> _TASK DETAILS_
Copy verbatim the block of lines in the entries below whose first line contains "and packed operands" and whose last line contains "localparam int CW = cnt_w(TIMEOUT);". Leave out all other lines.

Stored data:
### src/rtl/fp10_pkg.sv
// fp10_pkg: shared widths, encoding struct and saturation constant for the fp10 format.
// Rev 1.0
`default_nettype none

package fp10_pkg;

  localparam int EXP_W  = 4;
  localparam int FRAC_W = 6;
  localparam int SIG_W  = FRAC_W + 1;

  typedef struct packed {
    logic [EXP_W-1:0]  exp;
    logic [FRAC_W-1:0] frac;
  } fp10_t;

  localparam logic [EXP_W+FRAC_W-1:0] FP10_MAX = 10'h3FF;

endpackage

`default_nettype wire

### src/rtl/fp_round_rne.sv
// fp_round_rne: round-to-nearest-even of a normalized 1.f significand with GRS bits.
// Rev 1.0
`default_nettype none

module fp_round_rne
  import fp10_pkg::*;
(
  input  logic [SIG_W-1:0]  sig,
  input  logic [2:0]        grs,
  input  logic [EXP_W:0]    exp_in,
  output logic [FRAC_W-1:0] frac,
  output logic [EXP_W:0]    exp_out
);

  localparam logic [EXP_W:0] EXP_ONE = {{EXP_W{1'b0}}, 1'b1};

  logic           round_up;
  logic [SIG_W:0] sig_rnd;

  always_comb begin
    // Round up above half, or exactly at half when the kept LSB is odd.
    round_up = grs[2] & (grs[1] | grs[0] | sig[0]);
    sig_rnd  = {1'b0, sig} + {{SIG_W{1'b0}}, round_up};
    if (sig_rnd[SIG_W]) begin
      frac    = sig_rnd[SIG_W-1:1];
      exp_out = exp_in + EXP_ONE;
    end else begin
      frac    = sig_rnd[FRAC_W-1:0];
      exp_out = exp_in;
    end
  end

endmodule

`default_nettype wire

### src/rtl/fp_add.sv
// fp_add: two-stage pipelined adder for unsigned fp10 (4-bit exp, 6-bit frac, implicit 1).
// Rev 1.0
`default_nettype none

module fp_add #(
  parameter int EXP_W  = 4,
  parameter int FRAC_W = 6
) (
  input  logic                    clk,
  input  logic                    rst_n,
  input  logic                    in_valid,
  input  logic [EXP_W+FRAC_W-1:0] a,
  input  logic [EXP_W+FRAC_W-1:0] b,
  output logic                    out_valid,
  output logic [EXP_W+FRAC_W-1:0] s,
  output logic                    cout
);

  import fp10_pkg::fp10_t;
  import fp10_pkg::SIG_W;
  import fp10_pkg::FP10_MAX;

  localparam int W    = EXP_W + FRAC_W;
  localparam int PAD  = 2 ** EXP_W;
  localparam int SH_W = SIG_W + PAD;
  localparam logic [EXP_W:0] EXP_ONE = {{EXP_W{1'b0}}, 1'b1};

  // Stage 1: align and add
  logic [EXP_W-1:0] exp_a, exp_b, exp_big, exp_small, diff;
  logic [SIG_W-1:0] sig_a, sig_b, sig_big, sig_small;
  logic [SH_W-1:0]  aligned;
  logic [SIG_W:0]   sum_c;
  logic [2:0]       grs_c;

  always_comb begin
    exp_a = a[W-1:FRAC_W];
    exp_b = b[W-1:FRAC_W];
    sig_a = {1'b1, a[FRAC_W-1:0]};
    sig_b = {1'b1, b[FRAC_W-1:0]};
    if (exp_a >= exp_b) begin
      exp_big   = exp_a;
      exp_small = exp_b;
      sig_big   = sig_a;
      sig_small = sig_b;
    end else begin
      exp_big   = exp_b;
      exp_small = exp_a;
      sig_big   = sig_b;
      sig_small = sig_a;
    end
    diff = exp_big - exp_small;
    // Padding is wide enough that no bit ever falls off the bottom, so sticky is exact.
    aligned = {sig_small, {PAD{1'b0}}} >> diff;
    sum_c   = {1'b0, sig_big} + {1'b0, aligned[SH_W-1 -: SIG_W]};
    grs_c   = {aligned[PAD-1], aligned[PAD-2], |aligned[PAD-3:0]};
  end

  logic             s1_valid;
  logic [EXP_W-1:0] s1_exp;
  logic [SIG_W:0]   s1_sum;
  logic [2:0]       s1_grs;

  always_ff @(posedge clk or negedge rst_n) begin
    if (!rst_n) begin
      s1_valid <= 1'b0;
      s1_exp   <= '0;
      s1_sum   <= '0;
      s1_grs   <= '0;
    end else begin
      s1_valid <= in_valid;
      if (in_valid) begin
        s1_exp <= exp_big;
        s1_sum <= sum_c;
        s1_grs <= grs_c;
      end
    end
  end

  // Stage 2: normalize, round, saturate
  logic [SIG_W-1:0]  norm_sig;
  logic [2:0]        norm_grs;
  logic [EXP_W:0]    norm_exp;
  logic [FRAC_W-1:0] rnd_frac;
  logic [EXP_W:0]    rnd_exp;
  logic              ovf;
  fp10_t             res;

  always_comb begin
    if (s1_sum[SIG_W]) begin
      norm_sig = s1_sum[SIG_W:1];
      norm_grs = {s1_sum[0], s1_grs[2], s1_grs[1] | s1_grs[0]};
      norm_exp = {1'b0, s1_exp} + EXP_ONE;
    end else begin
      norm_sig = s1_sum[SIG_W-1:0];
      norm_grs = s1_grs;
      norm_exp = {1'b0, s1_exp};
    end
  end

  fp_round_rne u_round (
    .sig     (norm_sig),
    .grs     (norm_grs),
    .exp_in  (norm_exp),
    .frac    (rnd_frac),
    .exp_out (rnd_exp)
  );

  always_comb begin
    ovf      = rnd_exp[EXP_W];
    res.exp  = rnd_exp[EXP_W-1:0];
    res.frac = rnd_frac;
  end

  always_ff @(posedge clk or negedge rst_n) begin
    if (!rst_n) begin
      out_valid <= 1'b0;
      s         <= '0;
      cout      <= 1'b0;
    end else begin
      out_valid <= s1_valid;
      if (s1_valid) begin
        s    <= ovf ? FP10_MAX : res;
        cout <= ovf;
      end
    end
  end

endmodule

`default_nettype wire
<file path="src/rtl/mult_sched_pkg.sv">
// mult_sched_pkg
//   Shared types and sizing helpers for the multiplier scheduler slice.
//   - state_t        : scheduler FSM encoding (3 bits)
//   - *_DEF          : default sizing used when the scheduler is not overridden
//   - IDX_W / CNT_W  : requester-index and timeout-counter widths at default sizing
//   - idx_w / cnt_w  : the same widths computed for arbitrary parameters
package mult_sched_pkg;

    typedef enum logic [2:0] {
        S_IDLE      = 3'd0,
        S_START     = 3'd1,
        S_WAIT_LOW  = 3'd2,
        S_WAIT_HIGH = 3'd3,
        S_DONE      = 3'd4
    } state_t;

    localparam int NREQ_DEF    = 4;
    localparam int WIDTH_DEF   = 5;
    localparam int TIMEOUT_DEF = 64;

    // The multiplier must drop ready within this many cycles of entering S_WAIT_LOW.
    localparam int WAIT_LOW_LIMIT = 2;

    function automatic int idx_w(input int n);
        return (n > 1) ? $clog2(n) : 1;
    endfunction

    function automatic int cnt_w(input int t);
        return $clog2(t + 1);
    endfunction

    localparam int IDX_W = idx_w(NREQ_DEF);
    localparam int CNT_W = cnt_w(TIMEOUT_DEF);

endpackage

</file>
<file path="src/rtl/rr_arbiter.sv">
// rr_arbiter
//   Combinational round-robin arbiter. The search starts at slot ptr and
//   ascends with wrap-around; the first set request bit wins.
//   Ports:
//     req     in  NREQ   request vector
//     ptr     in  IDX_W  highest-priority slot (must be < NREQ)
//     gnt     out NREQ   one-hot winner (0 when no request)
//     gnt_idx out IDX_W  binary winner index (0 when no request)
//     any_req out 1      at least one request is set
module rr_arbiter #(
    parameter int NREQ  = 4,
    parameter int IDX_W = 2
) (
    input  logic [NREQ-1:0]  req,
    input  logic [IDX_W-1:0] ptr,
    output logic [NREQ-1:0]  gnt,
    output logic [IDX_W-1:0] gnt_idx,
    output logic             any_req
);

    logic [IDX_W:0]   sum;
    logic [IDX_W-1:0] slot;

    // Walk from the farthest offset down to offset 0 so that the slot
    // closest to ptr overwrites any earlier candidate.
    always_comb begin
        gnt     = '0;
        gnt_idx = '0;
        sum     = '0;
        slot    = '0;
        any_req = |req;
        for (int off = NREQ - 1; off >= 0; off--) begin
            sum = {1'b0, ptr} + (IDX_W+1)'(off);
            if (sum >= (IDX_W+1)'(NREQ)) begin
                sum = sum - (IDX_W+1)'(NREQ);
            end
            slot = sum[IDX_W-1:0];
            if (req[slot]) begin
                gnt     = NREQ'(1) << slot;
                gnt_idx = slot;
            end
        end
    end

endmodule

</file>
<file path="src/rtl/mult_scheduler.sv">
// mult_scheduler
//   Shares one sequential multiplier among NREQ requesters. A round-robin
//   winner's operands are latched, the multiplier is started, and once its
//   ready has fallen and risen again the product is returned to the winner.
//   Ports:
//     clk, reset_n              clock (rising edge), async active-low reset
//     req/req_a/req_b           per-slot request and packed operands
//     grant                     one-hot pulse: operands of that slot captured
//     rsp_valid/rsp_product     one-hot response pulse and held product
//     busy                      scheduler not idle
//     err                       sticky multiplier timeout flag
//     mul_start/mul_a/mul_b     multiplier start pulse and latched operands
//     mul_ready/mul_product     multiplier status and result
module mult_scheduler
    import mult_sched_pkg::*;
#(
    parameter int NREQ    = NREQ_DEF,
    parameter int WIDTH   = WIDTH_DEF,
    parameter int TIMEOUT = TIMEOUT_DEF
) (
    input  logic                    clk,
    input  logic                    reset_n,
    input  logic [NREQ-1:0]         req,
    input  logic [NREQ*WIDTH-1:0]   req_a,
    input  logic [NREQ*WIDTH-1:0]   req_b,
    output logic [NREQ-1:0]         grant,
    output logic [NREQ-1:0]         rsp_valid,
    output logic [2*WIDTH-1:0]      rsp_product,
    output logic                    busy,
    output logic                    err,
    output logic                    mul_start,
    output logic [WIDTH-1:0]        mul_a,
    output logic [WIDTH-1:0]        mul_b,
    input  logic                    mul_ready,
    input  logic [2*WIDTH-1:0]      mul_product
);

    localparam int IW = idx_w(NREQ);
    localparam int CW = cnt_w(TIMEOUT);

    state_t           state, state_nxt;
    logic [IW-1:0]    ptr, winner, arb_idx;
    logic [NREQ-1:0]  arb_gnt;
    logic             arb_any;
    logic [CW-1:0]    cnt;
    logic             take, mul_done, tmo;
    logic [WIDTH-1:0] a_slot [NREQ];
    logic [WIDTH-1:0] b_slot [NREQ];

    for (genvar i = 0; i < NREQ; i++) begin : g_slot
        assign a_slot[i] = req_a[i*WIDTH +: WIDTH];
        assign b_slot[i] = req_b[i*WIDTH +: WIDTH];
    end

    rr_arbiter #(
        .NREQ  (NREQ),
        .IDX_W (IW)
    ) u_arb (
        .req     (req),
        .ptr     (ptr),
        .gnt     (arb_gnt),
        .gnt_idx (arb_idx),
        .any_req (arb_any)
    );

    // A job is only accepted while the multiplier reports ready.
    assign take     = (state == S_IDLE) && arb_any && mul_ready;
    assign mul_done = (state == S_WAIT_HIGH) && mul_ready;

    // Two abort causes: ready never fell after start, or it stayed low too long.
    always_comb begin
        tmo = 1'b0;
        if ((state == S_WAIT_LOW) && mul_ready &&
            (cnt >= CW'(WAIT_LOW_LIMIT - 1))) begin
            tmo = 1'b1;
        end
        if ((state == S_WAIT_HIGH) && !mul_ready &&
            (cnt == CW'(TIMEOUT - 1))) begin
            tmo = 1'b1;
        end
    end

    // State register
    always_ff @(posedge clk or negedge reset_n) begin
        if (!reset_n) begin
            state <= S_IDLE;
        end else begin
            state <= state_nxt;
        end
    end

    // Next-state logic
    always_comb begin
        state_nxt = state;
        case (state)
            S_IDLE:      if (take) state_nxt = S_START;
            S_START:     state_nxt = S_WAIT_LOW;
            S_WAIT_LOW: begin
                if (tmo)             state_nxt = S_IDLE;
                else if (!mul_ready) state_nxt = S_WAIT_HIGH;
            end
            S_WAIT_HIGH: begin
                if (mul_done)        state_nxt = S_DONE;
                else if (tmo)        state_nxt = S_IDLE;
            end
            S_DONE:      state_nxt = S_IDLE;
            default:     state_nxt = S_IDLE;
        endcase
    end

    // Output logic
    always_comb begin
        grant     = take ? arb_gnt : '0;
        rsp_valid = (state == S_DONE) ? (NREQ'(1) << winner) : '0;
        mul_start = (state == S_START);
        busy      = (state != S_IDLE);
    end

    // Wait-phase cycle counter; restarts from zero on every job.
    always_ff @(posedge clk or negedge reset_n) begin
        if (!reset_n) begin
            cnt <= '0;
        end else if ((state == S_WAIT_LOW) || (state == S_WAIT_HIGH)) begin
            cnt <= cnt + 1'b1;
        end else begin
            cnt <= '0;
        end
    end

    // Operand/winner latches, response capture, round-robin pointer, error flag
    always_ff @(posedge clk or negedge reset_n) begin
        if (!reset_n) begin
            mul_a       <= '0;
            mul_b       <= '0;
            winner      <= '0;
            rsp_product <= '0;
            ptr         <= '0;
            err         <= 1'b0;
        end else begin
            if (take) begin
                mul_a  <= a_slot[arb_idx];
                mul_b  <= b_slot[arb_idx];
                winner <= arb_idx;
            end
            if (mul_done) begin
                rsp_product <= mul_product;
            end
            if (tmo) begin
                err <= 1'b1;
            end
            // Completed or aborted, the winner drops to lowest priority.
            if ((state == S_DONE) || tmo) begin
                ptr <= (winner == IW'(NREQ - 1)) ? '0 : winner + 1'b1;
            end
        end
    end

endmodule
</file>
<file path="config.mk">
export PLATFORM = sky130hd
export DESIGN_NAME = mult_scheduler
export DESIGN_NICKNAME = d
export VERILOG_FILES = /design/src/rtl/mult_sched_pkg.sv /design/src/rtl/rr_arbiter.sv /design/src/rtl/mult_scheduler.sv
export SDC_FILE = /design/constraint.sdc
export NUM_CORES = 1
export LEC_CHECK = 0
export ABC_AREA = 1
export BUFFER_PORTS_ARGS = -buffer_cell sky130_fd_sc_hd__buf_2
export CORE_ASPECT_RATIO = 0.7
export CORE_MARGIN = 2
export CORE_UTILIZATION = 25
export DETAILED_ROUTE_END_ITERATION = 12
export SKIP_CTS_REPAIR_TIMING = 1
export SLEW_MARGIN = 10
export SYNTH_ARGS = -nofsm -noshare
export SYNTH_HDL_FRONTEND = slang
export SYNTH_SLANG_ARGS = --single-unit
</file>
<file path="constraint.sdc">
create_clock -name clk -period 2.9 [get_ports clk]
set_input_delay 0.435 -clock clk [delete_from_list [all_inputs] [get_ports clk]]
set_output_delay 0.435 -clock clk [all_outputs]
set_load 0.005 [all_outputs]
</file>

> _ANSWER BOX_
//     req/req_a/req_b           per-slot request and packed operands
//     grant                     one-hot pulse: operands of that slot captured
//     rsp_valid/rsp_product     one-hot response pulse and held product
//     busy                      scheduler not idle
//     err                       sticky multiplier timeout flag
//     mul_start/mul_a/mul_b     multiplier start pulse and latched operands
//     mul_ready/mul_product     multiplier status and result
module mult_scheduler
    import mult_sched_pkg::*;
#(
    parameter int NREQ    = NREQ_DEF,
    parameter int WIDTH   = WIDTH_DEF,
    parameter int TIMEOUT = TIMEOUT_DEF
) (
    input  logic                    clk,
    input  logic                    reset_n,
    input  logic [NREQ-1:0]         req,
    input  logic [NREQ*WIDTH-1:0]   req_a,
    input  logic [NREQ*WIDTH-1:0]   req_b,
    output logic [NREQ-1:0]         grant,
    output logic [NREQ-1:0]         rsp_valid,
    output logic [2*WIDTH-1:0]      rsp_product,
    output logic                    busy,
    output logic                    err,
    output logic                    mul_start,
    output logic [WIDTH-1:0]        mul_a,
    output logic [WIDTH-1:0]        mul_b,
    input  logic                    mul_ready,
    input  logic [2*WIDTH-1:0]      mul_product
);

    localparam int IW = idx_w(NREQ);
    localparam int CW = cnt_w(TIMEOUT);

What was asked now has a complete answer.